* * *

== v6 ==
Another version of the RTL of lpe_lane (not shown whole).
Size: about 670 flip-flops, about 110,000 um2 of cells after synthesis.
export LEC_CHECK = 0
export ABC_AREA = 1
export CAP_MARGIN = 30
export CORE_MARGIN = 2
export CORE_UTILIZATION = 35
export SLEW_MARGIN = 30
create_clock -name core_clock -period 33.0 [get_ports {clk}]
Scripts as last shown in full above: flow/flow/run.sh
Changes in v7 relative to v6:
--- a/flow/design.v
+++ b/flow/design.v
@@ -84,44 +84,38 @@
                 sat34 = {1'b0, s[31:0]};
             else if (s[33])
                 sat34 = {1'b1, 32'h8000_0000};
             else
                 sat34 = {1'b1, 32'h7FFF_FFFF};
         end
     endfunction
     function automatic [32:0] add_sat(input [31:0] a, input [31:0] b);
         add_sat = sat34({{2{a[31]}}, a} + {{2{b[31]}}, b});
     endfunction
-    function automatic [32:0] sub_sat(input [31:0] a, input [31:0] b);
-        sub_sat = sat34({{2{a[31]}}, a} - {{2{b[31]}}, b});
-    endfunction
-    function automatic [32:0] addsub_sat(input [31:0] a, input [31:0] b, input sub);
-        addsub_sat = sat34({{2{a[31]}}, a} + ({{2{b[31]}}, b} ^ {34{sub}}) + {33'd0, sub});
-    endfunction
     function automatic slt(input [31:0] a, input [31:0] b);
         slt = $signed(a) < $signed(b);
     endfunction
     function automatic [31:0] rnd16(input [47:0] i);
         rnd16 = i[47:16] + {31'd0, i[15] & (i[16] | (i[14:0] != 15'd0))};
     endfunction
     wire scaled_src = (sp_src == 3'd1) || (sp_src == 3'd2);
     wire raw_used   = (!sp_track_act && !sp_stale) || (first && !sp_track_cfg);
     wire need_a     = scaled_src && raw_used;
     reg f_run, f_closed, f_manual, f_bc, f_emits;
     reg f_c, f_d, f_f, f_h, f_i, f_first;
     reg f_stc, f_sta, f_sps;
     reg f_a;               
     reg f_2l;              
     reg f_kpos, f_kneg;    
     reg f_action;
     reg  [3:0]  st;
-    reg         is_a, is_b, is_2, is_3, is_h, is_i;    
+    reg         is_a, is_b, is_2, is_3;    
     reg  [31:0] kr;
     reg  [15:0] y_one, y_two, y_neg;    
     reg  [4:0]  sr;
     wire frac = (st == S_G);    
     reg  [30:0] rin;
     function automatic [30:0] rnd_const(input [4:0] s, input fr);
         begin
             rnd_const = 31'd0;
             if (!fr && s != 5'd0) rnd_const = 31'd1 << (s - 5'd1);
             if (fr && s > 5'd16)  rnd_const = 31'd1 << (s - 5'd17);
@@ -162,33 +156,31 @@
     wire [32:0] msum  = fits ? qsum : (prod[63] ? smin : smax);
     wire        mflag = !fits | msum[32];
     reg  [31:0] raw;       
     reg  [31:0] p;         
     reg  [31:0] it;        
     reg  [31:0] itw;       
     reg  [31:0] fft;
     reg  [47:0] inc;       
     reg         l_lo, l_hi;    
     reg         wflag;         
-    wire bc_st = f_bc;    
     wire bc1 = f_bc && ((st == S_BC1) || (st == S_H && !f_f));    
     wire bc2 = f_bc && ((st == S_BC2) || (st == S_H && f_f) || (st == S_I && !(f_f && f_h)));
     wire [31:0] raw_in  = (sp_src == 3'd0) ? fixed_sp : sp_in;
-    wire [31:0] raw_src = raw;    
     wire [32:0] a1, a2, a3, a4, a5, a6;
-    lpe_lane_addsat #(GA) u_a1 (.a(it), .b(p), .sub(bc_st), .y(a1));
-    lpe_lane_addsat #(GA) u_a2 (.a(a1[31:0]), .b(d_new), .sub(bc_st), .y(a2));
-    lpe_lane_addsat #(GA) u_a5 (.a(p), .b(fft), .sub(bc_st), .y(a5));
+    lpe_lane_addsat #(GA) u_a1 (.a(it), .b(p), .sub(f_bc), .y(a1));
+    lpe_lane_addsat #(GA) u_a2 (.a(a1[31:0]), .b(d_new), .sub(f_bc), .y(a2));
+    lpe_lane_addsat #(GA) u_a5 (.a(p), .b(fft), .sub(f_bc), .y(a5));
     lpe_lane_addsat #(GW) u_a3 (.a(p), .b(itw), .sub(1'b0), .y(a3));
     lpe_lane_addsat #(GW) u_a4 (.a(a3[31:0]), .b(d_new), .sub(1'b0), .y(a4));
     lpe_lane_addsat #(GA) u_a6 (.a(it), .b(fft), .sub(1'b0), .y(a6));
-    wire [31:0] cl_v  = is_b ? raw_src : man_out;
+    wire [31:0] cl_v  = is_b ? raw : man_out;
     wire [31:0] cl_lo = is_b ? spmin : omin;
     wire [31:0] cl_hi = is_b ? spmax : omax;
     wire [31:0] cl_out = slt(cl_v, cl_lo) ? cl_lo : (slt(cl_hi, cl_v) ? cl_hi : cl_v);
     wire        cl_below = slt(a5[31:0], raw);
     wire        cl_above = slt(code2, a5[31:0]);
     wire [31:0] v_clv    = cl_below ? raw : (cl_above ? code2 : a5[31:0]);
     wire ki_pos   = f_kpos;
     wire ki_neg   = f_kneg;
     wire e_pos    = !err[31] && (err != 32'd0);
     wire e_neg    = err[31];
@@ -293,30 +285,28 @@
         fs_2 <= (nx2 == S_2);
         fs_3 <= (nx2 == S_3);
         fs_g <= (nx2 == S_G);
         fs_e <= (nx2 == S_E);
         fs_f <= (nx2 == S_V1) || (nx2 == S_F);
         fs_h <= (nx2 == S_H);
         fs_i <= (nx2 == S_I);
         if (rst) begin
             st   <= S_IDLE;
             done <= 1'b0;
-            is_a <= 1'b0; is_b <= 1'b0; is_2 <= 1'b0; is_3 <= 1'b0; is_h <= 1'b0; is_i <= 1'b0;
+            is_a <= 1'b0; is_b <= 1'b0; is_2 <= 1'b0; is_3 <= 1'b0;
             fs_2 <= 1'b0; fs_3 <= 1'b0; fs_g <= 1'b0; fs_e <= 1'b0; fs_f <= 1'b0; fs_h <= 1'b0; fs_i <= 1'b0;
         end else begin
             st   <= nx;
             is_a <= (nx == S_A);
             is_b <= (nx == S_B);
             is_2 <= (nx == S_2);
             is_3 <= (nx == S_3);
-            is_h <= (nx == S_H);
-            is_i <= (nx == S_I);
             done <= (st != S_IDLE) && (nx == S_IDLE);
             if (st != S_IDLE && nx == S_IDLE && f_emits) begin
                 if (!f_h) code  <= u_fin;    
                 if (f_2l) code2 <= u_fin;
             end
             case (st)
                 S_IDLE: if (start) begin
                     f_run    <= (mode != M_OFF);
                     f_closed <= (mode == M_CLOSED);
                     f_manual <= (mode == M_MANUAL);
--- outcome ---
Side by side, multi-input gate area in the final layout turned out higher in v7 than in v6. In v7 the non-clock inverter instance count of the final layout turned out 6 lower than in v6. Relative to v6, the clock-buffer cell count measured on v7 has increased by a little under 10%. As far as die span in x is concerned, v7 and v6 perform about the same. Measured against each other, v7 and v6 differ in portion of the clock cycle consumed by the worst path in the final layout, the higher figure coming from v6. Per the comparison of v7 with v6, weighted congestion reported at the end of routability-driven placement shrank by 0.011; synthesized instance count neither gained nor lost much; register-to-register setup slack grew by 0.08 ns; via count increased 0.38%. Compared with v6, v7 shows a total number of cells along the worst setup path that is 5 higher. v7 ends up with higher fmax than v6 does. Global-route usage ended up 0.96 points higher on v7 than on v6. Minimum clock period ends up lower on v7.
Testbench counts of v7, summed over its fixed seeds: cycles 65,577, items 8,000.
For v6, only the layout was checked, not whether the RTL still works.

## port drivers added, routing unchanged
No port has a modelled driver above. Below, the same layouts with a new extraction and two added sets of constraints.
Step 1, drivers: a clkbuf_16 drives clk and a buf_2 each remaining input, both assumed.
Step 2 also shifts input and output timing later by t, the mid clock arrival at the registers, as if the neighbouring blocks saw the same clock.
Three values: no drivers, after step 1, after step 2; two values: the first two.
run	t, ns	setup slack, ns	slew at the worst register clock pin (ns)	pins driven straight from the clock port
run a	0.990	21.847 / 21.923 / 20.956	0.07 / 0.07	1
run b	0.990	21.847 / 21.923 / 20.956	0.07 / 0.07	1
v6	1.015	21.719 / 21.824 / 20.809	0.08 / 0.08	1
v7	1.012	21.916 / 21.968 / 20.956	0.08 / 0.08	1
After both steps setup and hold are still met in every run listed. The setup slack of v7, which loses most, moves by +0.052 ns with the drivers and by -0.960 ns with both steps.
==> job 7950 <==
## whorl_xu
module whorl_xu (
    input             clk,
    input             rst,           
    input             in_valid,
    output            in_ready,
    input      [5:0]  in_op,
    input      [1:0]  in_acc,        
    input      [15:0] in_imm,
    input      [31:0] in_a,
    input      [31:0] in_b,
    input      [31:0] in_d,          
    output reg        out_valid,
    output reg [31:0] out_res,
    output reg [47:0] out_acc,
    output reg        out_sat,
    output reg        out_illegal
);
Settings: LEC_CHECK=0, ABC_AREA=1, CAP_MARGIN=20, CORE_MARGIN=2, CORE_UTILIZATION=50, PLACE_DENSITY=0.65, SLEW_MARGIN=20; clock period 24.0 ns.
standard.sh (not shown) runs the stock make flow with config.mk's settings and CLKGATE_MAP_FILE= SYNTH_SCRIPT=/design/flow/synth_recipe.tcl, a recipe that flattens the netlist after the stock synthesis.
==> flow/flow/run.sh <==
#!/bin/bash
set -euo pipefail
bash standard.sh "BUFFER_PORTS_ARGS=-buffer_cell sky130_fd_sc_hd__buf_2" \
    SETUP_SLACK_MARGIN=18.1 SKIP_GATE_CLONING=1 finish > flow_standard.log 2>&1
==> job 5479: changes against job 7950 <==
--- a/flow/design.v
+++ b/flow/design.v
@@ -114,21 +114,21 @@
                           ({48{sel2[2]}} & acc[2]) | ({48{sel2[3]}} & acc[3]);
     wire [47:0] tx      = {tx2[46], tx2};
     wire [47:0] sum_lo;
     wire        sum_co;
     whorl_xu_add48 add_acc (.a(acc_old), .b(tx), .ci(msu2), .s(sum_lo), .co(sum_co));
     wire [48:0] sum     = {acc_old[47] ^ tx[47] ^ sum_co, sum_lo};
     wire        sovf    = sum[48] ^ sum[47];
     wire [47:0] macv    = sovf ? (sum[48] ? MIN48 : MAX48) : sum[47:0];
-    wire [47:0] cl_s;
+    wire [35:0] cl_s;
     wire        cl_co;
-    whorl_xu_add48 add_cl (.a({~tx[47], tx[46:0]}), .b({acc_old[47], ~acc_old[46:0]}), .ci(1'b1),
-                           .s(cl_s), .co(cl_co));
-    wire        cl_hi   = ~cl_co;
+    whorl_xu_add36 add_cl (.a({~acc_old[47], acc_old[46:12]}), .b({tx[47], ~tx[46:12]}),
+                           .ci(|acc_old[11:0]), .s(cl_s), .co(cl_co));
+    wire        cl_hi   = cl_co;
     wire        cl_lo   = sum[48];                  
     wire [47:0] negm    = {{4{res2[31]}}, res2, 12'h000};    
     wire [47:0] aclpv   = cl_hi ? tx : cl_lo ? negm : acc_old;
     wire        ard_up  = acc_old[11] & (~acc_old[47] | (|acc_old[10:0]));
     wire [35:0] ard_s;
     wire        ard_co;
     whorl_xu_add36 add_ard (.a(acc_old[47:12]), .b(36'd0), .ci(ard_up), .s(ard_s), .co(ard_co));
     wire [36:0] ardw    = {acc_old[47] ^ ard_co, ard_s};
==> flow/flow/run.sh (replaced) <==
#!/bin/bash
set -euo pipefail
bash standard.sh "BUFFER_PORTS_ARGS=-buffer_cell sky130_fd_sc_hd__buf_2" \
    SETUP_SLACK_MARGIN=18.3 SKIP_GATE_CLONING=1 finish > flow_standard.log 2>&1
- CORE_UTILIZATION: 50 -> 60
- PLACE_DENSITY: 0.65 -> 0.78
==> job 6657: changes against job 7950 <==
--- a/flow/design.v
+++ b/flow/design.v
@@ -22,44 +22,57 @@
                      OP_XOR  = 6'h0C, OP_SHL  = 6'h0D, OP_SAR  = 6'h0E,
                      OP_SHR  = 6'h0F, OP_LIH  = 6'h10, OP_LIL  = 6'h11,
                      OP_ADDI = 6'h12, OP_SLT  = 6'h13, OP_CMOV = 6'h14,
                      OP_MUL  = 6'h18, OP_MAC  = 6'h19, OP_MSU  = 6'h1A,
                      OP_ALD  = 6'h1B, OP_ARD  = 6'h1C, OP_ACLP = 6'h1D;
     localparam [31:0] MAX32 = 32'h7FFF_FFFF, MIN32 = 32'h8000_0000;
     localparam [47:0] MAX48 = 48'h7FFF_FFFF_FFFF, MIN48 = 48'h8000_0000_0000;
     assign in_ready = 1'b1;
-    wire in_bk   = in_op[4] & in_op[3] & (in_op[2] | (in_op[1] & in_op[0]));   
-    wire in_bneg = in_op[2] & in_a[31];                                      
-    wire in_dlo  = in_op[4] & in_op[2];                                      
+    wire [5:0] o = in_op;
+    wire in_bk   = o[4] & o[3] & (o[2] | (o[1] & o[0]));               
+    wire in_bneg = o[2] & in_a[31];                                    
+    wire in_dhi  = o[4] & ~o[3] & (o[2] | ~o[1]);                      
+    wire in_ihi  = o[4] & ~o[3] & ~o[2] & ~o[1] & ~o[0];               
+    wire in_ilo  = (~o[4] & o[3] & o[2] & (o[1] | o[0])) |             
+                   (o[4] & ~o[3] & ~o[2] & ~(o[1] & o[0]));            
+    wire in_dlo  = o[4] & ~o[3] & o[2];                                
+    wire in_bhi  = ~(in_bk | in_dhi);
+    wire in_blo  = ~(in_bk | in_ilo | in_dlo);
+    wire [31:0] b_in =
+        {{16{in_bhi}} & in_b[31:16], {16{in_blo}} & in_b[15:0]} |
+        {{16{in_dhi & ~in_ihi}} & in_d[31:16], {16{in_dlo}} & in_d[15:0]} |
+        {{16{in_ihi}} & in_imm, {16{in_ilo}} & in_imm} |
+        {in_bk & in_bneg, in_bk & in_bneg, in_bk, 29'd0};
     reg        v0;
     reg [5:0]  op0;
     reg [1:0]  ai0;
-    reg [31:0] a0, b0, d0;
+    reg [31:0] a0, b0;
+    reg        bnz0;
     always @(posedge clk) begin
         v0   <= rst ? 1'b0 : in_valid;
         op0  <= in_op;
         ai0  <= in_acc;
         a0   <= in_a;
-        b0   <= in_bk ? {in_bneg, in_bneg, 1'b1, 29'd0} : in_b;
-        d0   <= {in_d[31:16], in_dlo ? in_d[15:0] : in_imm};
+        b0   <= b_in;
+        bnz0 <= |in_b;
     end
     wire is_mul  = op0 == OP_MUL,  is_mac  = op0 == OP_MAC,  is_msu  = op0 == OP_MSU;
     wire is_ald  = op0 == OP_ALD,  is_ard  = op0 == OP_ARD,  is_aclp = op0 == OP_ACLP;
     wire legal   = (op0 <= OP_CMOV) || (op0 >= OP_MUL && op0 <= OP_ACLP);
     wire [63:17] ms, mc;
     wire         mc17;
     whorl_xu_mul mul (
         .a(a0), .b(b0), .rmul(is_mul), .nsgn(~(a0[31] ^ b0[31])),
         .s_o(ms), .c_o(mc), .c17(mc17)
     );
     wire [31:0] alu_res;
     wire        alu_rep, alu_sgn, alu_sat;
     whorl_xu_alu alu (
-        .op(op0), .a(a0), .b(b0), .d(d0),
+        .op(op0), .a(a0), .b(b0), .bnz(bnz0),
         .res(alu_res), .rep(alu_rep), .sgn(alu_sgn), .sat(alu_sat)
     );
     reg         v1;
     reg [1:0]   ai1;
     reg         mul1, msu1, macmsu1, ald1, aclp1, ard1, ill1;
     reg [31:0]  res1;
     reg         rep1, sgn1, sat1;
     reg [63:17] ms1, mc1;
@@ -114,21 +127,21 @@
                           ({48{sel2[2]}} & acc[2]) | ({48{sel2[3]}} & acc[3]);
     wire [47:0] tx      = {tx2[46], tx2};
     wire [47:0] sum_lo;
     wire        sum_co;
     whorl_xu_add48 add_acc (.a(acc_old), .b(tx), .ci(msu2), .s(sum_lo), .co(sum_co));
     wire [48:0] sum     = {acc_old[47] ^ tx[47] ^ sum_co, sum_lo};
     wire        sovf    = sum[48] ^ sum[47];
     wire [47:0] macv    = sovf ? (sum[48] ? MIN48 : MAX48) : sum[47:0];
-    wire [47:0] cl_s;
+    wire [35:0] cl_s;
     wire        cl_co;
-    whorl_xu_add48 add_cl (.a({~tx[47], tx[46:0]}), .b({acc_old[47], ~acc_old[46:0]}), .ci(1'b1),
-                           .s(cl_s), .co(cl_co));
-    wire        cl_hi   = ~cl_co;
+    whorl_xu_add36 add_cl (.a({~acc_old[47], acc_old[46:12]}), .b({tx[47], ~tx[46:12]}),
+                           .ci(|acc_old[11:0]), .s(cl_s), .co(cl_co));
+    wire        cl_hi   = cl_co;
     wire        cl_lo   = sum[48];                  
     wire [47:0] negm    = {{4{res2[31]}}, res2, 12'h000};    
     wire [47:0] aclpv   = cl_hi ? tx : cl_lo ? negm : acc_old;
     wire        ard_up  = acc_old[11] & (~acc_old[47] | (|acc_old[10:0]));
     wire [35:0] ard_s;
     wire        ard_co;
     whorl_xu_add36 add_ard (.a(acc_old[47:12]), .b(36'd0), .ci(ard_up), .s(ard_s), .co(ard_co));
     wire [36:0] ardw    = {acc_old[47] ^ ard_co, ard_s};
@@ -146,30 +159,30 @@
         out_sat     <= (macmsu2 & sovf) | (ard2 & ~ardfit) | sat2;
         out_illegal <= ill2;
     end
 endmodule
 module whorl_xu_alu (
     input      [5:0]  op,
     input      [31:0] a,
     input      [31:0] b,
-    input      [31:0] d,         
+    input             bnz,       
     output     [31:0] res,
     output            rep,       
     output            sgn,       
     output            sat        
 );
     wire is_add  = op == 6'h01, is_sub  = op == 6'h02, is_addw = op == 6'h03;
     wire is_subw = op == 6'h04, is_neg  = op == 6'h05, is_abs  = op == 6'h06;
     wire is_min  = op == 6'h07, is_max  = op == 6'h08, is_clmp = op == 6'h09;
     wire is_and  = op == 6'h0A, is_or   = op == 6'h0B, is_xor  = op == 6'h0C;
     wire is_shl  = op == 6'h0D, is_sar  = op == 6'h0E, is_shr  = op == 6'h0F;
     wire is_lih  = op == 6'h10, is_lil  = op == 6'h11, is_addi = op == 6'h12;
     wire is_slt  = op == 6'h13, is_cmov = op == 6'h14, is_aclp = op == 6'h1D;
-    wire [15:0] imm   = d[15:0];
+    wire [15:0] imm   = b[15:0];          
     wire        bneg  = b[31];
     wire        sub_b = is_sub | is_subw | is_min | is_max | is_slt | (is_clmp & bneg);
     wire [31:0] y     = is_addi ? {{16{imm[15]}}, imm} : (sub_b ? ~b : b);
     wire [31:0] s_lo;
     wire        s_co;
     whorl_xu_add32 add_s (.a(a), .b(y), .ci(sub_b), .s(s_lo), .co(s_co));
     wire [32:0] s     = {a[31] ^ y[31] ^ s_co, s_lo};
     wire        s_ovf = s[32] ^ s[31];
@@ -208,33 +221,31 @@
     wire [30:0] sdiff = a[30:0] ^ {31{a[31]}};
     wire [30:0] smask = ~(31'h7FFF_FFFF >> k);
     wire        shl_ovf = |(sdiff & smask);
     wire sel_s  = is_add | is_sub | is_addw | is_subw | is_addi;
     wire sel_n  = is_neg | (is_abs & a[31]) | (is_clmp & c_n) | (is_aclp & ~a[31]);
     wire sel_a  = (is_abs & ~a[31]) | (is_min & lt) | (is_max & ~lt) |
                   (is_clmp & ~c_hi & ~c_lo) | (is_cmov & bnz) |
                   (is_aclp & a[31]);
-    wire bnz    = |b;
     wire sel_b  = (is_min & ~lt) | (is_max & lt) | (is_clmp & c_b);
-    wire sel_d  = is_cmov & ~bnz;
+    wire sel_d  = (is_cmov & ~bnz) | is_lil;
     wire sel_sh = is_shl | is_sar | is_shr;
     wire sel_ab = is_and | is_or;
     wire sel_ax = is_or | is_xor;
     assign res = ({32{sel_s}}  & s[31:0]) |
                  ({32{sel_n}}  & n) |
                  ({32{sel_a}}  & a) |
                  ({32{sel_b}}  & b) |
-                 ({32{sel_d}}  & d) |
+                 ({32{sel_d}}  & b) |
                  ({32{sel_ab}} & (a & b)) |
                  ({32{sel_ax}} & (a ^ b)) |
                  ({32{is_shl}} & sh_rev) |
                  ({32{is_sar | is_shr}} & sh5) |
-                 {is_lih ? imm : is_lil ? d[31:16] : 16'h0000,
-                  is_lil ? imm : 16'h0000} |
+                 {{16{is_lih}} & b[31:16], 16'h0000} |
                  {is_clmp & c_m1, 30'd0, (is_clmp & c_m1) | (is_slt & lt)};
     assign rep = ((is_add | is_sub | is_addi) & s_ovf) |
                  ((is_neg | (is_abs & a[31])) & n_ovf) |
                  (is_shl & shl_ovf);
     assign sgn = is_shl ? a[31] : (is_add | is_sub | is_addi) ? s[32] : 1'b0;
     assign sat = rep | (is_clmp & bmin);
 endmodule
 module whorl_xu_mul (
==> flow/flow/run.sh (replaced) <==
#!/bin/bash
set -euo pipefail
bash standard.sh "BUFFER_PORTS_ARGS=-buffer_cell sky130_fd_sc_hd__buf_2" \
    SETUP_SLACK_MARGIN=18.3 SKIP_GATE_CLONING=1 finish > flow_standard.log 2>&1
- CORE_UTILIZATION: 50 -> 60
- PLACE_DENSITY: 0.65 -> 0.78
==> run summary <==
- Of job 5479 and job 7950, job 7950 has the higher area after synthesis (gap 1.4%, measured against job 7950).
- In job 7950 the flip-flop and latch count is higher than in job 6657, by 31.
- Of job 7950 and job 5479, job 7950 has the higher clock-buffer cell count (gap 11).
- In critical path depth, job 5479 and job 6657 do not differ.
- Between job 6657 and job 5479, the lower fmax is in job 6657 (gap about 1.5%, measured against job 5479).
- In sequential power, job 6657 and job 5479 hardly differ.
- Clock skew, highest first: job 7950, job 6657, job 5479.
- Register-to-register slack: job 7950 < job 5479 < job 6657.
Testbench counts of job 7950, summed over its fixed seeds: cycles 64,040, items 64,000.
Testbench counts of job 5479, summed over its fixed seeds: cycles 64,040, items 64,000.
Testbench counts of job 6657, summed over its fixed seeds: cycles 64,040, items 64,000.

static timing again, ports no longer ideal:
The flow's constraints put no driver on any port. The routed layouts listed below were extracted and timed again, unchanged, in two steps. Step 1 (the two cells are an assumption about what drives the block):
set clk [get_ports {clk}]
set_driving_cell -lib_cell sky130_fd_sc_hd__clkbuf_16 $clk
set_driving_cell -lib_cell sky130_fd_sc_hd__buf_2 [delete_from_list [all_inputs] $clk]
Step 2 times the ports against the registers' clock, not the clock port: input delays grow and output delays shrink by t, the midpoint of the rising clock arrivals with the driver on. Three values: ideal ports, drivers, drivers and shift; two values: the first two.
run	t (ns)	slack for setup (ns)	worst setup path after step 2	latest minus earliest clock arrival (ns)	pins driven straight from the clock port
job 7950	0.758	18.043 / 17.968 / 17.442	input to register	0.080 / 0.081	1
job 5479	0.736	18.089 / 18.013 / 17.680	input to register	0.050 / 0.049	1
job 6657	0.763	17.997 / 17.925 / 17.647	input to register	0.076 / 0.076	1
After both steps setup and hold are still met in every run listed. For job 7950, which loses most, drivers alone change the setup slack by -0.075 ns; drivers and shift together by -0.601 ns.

WHAT TO PRODUCE — From the records above, copy out the line with "assign sat = rep | (is_clmp & bmin);", the line with "Testbench counts of job 5479, summed", and every line between them, word for word.

WRITTEN SOLUTION —
     assign sat = rep | (is_clmp & bmin);
 endmodule
 module whorl_xu_mul (
==> flow/flow/run.sh (replaced) <==
#!/bin/bash
set -euo pipefail
bash standard.sh "BUFFER_PORTS_ARGS=-buffer_cell sky130_fd_sc_hd__buf_2" \
    SETUP_SLACK_MARGIN=18.3 SKIP_GATE_CLONING=1 finish > flow_standard.log 2>&1
- CORE_UTILIZATION: 50 -> 60
- PLACE_DENSITY: 0.65 -> 0.78
==> run summary <==
- Of job 5479 and job 7950, job 7950 has the higher area after synthesis (gap 1.4%, measured against job 7950).
- In job 7950 the flip-flop and latch count is higher than in job 6657, by 31.
- Of job 7950 and job 5479, job 7950 has the higher clock-buffer cell count (gap 11).
- In critical path depth, job 5479 and job 6657 do not differ.
- Between job 6657 and job 5479, the lower fmax is in job 6657 (gap about 1.5%, measured against job 5479).
- In sequential power, job 6657 and job 5479 hardly differ.
- Clock skew, highest first: job 7950, job 6657, job 5479.
- Register-to-register slack: job 7950 < job 5479 < job 6657.
Testbench counts of job 7950, summed over its fixed seeds: cycles 64,040, items 64,000.
Testbench counts of job 5479, summed over its fixed seeds: cycles 64,040, items 64,000.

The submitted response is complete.